RECORDS: Begin
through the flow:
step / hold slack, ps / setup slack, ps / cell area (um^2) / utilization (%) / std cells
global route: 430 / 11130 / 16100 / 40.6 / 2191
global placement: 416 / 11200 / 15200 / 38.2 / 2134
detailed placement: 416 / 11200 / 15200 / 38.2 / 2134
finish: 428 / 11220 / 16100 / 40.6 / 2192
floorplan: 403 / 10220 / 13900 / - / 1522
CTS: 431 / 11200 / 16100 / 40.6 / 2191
`config.mk`:
```
export PLATFORM = sky130hd
export DESIGN_NAME = siat_entry_cmp
export DESIGN_NICKNAME = d
export VERILOG_FILES = /design/src/rtl/core/siat_pkg.sv /design/src/rtl/core/siat_entry_cmp.sv
export SDC_FILE = /design/constraint.sdc
export NUM_CORES = 1
export LEC_CHECK = 0
export ABC_CLOCK_PERIOD_IN_PS = 10800
export BUFFER_PORTS_ARGS = -buffer_cell sky130_fd_sc_hd__buf_4
export CORE_AREA = 3 3 112 167
export DETAILED_ROUTE_END_ITERATION = 7
export DIE_AREA = 0 0 115 170
export PLACE_DENSITY = 0.63
export SYNTH_ARGS = -nofsm -noshare
export SYNTH_HDL_FRONTEND = slang
export SYNTH_SLANG_ARGS = --single-unit
```
`constraint.sdc`:
```
create_clock -name vclk -period 10.8
set_input_delay 1.62 -clock vclk [all_inputs]
set_output_delay 1.62 -clock vclk [all_outputs]
set_load 0.01 [all_outputs]
```
### src/cpualu_pkg.sv
// cpualu_pkg: request/response types, flag type and operation codes of the cpu alu
`timescale 1ns / 1ps

package cpualu_pkg;

    // operation codes carried in the mode field
    localparam logic [4:0] MODE_ADD       = 5'd0;
    localparam logic [4:0] MODE_ADC       = 5'd1;
    localparam logic [4:0] MODE_SUB       = 5'd2;
    localparam logic [4:0] MODE_SBC       = 5'd3;
    localparam logic [4:0] MODE_AND       = 5'd4;
    localparam logic [4:0] MODE_XOR       = 5'd5;
    localparam logic [4:0] MODE_OR        = 5'd6;
    localparam logic [4:0] MODE_CP        = 5'd7;
    localparam logic [4:0] MODE_INC8      = 5'd8;
    localparam logic [4:0] MODE_DEC8      = 5'd9;
    localparam logic [4:0] MODE_INC16     = 5'd10;
    localparam logic [4:0] MODE_DEC16     = 5'd11;
    localparam logic [4:0] MODE_ADDHL     = 5'd12;
    localparam logic [4:0] MODE_ADDSP     = 5'd13;
    localparam logic [4:0] MODE_RLCA      = 5'd14;
    localparam logic [4:0] MODE_RRCA      = 5'd15;
    localparam logic [4:0] MODE_RLC       = 5'd16;
    localparam logic [4:0] MODE_RRC       = 5'd17;
    localparam logic [4:0] MODE_RL        = 5'd18;
    localparam logic [4:0] MODE_RR        = 5'd19;
    localparam logic [4:0] MODE_SLA       = 5'd20;
    localparam logic [4:0] MODE_SRA       = 5'd21;
    localparam logic [4:0] MODE_SRL       = 5'd22;
    localparam logic [4:0] MODE_SWAP      = 5'd23;
    localparam logic [4:0] MODE_BIT       = 5'd24;
    localparam logic [4:0] MODE_RES       = 5'd25;
    localparam logic [4:0] MODE_SET       = 5'd26;
    localparam logic [4:0] MODE_DAA       = 5'd27;
    localparam logic [4:0] MODE_LOADFLAGS = 5'd28;

    // decimal adjust constants
    localparam logic [8:0] DAA_ADJ_LO   = 9'h006;
    localparam logic [8:0] DAA_ADJ_HI   = 9'h060;
    localparam logic [8:0] DAA_HI_LIMIT = 9'h09F;

    typedef struct packed {
        logic [4:0]  mode;
        logic [15:0] operand_a;
        logic [15:0] operand_b;
        logic [2:0]  bit_index;
    } t_alu_req;

    typedef struct packed {
        logic [15:0] result;
        logic        zero_flag;
        logic        subtract_flag;
        logic        half_carry_flag;
        logic        carry_flag;
    } t_alu_rsp;

    typedef struct packed {
        logic z;
        logic n;
        logic h;
        logic c;
    } t_flags;

endpackage
File: src/rtl/wdhe_cordic_stage.sv
// One CORDIC micro-rotation stage, shared by vectoring and rotation passes.
// Depends on wdhe_pkg for the arctangent table.
module wdhe_cordic_stage #(
   parameter int XW    = 20,
   parameter int AW    = 16,
   parameter int STAGE = 0
) (
   input  logic                 vectoring,
   input  logic signed [XW-1:0] x_in,
   input  logic signed [XW-1:0] y_in,
   input  logic [AW-1:0]        z_in,
   output logic signed [XW-1:0] x_out,
   output logic signed [XW-1:0] y_out,
   output logic [AW-1:0]        z_out
);
   import wdhe_pkg::*;

   localparam logic [32:0] HALF_LSB = (33'd1 << (32 - AW)) >> 1;
   localparam logic [32:0] STEP_W   = ({1'b0, atan_turn32(STAGE)} + HALF_LSB) >> (32 - AW);
   localparam logic [AW-1:0] STEP   = STEP_W[AW-1:0];

   logic up;

   // vectoring drives y to zero, rotation drives z to zero
   always_comb begin
      if (vectoring) begin
         up = (y_in > 0);
      end else begin
         up = ~z_in[AW-1];
      end
      if (vectoring ? up : ~up) begin
         x_out = x_in + (y_in >>> STAGE);
         y_out = y_in - (x_in >>> STAGE);
      end else begin
         x_out = x_in - (y_in >>> STAGE);
         y_out = y_in + (x_in >>> STAGE);
      end
      z_out = up ? (vectoring ? z_in + STEP : z_in - STEP)
                 : (vectoring ? z_in - STEP : z_in + STEP);
   end

endmodule
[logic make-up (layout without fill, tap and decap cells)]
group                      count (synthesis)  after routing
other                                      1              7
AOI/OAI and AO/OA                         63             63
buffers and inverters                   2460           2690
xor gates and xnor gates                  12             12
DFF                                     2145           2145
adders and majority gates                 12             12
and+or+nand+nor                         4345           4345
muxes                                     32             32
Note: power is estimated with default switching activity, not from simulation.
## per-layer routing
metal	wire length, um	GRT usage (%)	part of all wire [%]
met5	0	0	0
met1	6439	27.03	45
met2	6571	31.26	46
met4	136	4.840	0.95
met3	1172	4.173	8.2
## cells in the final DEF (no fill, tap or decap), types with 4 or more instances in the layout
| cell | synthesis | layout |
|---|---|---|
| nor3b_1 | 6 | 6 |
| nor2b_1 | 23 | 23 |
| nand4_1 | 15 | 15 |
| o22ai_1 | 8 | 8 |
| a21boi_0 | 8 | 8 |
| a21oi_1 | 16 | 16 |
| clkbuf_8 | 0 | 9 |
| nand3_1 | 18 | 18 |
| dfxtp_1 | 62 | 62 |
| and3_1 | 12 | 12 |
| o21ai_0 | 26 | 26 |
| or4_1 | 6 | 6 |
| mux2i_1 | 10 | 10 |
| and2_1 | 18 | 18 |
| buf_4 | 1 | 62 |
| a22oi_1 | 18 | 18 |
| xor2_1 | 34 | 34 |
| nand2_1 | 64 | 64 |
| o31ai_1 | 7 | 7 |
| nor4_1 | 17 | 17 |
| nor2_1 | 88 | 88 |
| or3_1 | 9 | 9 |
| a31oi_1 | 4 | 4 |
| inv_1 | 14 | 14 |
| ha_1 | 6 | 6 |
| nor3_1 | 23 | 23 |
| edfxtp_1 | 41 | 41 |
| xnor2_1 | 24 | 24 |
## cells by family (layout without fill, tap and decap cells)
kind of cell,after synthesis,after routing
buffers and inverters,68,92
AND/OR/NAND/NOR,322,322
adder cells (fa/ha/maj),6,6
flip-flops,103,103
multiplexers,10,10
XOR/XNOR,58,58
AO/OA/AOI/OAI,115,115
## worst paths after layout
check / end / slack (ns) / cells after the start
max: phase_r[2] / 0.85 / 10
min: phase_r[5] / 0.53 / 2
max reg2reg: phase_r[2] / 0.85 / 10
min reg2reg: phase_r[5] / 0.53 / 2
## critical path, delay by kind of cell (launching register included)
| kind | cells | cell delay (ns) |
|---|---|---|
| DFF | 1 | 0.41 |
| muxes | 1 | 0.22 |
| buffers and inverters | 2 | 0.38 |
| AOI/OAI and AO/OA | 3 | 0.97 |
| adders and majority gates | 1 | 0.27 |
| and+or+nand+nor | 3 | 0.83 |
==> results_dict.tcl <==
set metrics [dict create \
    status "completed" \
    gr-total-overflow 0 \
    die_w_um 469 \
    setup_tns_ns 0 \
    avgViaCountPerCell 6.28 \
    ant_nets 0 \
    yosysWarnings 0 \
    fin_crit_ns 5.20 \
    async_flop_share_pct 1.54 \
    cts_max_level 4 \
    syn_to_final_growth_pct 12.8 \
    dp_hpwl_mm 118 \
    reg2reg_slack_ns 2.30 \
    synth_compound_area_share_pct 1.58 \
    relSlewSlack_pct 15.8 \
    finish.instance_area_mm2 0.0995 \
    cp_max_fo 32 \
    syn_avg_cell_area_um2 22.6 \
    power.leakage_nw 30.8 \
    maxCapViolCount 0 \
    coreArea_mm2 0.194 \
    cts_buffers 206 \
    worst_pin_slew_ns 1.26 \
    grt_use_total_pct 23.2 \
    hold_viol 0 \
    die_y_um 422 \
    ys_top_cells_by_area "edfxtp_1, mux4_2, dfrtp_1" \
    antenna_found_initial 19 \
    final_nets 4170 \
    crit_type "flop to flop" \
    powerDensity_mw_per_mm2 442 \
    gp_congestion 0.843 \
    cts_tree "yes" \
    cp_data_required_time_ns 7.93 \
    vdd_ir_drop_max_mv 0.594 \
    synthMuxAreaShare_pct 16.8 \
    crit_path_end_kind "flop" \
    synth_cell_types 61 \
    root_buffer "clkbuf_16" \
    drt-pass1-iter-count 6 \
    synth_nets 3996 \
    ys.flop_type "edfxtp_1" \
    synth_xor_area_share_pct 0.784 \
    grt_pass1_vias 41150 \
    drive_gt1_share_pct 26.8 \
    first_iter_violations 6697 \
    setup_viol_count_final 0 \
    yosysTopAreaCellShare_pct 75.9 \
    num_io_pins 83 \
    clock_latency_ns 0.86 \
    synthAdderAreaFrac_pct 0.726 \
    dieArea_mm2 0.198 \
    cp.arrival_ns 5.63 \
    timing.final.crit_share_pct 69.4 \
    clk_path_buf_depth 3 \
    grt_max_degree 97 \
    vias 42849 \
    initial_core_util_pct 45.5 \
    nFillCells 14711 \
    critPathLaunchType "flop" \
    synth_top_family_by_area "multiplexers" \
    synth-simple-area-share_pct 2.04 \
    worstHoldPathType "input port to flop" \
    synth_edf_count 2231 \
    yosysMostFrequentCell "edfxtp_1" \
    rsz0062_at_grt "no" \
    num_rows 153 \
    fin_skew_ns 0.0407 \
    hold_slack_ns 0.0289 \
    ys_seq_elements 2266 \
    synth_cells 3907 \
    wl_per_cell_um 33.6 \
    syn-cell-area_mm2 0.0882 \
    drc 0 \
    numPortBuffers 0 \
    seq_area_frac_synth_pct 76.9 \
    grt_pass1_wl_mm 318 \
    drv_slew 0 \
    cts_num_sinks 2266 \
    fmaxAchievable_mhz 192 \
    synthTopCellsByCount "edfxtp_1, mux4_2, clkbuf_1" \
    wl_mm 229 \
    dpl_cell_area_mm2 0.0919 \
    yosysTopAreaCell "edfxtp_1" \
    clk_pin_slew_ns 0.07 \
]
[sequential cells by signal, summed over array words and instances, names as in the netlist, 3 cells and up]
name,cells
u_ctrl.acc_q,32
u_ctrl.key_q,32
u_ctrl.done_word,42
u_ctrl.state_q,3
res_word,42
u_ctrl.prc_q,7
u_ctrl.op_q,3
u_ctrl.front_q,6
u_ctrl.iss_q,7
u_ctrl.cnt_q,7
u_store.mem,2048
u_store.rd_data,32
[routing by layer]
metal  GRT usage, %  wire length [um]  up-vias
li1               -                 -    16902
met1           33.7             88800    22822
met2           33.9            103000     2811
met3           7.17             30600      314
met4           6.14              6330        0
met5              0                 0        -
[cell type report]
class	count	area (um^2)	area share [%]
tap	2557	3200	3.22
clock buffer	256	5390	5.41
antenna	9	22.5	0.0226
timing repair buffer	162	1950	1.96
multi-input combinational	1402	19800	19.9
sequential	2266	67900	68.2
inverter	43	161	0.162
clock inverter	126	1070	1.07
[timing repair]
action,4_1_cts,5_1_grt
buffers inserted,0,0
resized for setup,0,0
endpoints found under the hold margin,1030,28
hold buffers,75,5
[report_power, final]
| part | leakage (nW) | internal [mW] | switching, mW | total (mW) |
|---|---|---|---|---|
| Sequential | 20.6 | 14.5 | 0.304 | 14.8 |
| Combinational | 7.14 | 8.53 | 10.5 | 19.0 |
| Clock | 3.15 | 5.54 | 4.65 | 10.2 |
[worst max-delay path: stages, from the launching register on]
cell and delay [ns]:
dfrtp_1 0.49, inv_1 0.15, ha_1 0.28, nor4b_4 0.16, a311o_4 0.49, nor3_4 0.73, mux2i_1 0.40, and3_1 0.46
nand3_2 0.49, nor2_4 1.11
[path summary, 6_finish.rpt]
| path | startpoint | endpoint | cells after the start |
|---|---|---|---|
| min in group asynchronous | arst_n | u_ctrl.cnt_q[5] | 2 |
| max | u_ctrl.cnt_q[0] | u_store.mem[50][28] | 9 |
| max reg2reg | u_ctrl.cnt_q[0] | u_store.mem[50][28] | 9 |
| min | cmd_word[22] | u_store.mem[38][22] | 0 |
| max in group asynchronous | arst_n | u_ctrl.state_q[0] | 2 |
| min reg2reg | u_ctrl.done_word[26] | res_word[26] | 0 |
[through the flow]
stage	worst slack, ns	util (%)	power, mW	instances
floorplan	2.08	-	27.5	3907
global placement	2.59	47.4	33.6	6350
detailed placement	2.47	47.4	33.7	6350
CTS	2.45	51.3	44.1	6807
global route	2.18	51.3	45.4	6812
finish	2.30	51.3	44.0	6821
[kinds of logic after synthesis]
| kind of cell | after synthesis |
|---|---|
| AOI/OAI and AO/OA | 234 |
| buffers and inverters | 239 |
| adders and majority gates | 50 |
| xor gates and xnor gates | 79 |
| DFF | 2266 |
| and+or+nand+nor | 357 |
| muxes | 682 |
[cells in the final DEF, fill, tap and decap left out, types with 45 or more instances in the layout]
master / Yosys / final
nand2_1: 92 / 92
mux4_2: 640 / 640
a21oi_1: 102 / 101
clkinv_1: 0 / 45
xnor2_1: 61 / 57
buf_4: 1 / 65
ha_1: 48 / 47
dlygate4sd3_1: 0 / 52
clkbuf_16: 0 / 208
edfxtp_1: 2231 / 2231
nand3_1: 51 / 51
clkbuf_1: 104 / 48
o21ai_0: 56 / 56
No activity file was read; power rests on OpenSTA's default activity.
`src/rtl/core/dpsc_queue.sv`:
```
// ----------------------------------------------------------------------------
// dpsc_queue
// Short register queue of steering commands between front and back ends.
// ----------------------------------------------------------------------------
module dpsc_queue #(
    parameter int WIDTH = 12,
    parameter int DEPTH = 4
) (
    input  logic             clk,
    input  logic             rst_n,
    input  logic             push,
    input  logic [WIDTH-1:0] push_data,
    input  logic             pop,
    output logic             not_empty,
    output logic [WIDTH-1:0] head
);

    localparam int PTR_W = (DEPTH > 1) ? $clog2(DEPTH) : 1;
    localparam int CNT_W = $clog2(DEPTH + 1);

    logic [WIDTH-1:0] slot_reg [DEPTH];
    logic [PTR_W-1:0] wr_ptr_reg, wr_ptr_next;
    logic [PTR_W-1:0] rd_ptr_reg, rd_ptr_next;
    logic [CNT_W-1:0] count_reg, count_next;

    always_comb
    begin
        wr_ptr_next = wr_ptr_reg;
        rd_ptr_next = rd_ptr_reg;
        count_next  = count_reg;
        if (push)
        begin
            wr_ptr_next = (wr_ptr_reg == PTR_W'(DEPTH - 1)) ? '0 : wr_ptr_reg + 1'b1;
        end
        if (pop)
        begin
            rd_ptr_next = (rd_ptr_reg == PTR_W'(DEPTH - 1)) ? '0 : rd_ptr_reg + 1'b1;
        end
        if (push && !pop)
        begin
            count_next = count_reg + 1'b1;
        end
        else if (pop && !push)
        begin
            count_next = count_reg - 1'b1;
        end
    end

    always_ff @(posedge clk or negedge rst_n)
    begin
        if (!rst_n)
        begin
            wr_ptr_reg <= '0;
            rd_ptr_reg <= '0;
            count_reg  <= '0;
        end
        else
        begin
            wr_ptr_reg <= wr_ptr_next;
            rd_ptr_reg <= rd_ptr_next;
            count_reg  <= count_next;
        end
    end

    always_ff @(posedge clk)
    begin
        if (push)
        begin
            slot_reg[wr_ptr_reg] <= push_data;
        end
    end

    assign not_empty = (count_reg != '0);
    assign head      = slot_reg[rd_ptr_reg];

endmodule

```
RECORDS: End
WORK REQUIRED.
Which lines in the data above hold the string "wire"? Show each one.

TASK SOLUTION.
metal	wire length, um	GRT usage (%)	part of all wire [%]
metal  GRT usage, %  wire length [um]  up-vias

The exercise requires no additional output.